> _Stored data entries_:
%%
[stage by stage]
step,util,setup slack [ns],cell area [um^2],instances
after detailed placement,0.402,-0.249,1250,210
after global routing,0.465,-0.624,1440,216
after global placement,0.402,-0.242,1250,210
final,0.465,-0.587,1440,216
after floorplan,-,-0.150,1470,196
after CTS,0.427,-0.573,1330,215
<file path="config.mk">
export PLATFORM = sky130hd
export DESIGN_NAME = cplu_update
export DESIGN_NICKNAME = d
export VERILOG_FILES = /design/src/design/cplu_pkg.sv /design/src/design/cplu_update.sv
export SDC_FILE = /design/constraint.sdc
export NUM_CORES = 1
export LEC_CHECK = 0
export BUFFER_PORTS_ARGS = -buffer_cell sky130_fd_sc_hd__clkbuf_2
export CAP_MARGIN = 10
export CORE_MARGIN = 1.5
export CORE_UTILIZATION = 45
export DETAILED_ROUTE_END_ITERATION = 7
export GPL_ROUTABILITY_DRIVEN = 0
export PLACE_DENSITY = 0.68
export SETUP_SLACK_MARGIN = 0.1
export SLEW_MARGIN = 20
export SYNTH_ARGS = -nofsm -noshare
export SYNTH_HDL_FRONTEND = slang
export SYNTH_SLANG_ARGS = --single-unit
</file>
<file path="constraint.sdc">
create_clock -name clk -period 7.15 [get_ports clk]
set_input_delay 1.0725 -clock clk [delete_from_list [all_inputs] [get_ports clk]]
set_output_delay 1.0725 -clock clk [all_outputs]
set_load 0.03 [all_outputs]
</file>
%%
%%
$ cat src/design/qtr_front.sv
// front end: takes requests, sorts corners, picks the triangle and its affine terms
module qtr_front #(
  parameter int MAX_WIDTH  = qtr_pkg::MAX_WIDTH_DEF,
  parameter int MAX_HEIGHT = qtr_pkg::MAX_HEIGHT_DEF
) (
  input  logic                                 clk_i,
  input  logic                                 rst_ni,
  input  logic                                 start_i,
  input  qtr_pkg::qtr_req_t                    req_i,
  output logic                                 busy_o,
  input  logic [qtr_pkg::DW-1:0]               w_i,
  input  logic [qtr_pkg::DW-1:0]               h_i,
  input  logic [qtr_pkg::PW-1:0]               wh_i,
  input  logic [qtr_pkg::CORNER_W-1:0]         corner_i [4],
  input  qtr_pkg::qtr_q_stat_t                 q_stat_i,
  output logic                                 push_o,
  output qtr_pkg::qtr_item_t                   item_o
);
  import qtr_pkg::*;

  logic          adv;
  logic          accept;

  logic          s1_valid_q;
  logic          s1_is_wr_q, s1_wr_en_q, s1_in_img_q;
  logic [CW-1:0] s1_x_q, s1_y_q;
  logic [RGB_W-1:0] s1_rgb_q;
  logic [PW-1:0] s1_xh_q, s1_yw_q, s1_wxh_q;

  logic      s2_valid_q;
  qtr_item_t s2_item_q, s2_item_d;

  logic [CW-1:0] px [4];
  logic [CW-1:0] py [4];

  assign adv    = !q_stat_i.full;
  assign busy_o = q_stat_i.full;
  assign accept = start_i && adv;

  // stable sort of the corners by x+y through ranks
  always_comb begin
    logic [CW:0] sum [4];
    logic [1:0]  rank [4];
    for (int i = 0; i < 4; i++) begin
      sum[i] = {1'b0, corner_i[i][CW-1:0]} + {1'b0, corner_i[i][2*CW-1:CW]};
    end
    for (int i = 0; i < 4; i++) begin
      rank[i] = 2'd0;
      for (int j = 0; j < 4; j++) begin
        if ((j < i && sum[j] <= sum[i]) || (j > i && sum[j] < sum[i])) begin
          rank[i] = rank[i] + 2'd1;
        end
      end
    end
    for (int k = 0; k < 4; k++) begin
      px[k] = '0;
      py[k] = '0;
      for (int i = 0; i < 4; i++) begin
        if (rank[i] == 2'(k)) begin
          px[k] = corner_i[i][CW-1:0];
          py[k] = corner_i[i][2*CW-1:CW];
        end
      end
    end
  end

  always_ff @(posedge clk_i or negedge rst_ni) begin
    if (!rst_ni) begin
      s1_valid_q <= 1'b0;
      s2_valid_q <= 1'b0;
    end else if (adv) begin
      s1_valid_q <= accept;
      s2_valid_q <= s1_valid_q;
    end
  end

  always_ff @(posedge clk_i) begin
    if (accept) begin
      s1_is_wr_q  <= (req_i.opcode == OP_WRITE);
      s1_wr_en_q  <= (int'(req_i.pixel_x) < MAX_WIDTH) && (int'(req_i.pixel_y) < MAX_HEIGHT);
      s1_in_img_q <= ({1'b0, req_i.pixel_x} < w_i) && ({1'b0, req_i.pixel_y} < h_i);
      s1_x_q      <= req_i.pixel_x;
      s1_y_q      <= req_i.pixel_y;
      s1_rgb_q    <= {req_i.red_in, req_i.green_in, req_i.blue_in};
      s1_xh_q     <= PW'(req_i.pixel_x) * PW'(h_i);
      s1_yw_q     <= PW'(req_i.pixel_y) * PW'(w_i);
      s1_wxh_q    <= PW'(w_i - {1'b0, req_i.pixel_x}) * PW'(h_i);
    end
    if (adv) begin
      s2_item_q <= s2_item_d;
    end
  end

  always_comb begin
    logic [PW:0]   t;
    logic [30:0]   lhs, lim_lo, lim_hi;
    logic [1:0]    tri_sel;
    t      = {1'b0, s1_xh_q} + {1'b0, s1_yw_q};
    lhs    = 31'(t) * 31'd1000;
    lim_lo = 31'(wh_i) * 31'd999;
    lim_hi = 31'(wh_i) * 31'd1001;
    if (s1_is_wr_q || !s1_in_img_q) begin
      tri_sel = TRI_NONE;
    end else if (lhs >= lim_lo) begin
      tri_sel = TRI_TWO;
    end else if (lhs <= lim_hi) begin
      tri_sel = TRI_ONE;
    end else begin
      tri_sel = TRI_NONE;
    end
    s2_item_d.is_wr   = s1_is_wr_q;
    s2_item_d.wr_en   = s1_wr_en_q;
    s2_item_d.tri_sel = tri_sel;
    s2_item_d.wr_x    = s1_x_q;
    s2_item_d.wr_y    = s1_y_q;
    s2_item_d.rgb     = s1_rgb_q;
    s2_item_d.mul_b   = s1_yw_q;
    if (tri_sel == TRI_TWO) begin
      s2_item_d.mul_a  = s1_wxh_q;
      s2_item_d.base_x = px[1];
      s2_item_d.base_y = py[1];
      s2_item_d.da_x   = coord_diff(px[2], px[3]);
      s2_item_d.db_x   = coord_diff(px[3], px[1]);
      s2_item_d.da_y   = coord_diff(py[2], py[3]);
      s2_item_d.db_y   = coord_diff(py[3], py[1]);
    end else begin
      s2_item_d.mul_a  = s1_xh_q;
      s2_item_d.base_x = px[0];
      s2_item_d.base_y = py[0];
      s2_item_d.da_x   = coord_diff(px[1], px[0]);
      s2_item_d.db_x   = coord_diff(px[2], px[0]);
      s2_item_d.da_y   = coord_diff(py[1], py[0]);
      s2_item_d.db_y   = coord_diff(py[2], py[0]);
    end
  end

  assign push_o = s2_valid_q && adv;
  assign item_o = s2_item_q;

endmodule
%%
> _What is being asked_: An exact copy of the lines above, from the one containing "after detailed placement,0.402,-0.249,1250,210" through the one containing "after floorplan,-,-0.150,1470,196", is the whole of the answer.

> _Completed exercise_:
after detailed placement,0.402,-0.249,1250,210
after global routing,0.465,-0.624,1440,216
after global placement,0.402,-0.242,1250,210
final,0.465,-0.587,1440,216
after floorplan,-,-0.150,1470,196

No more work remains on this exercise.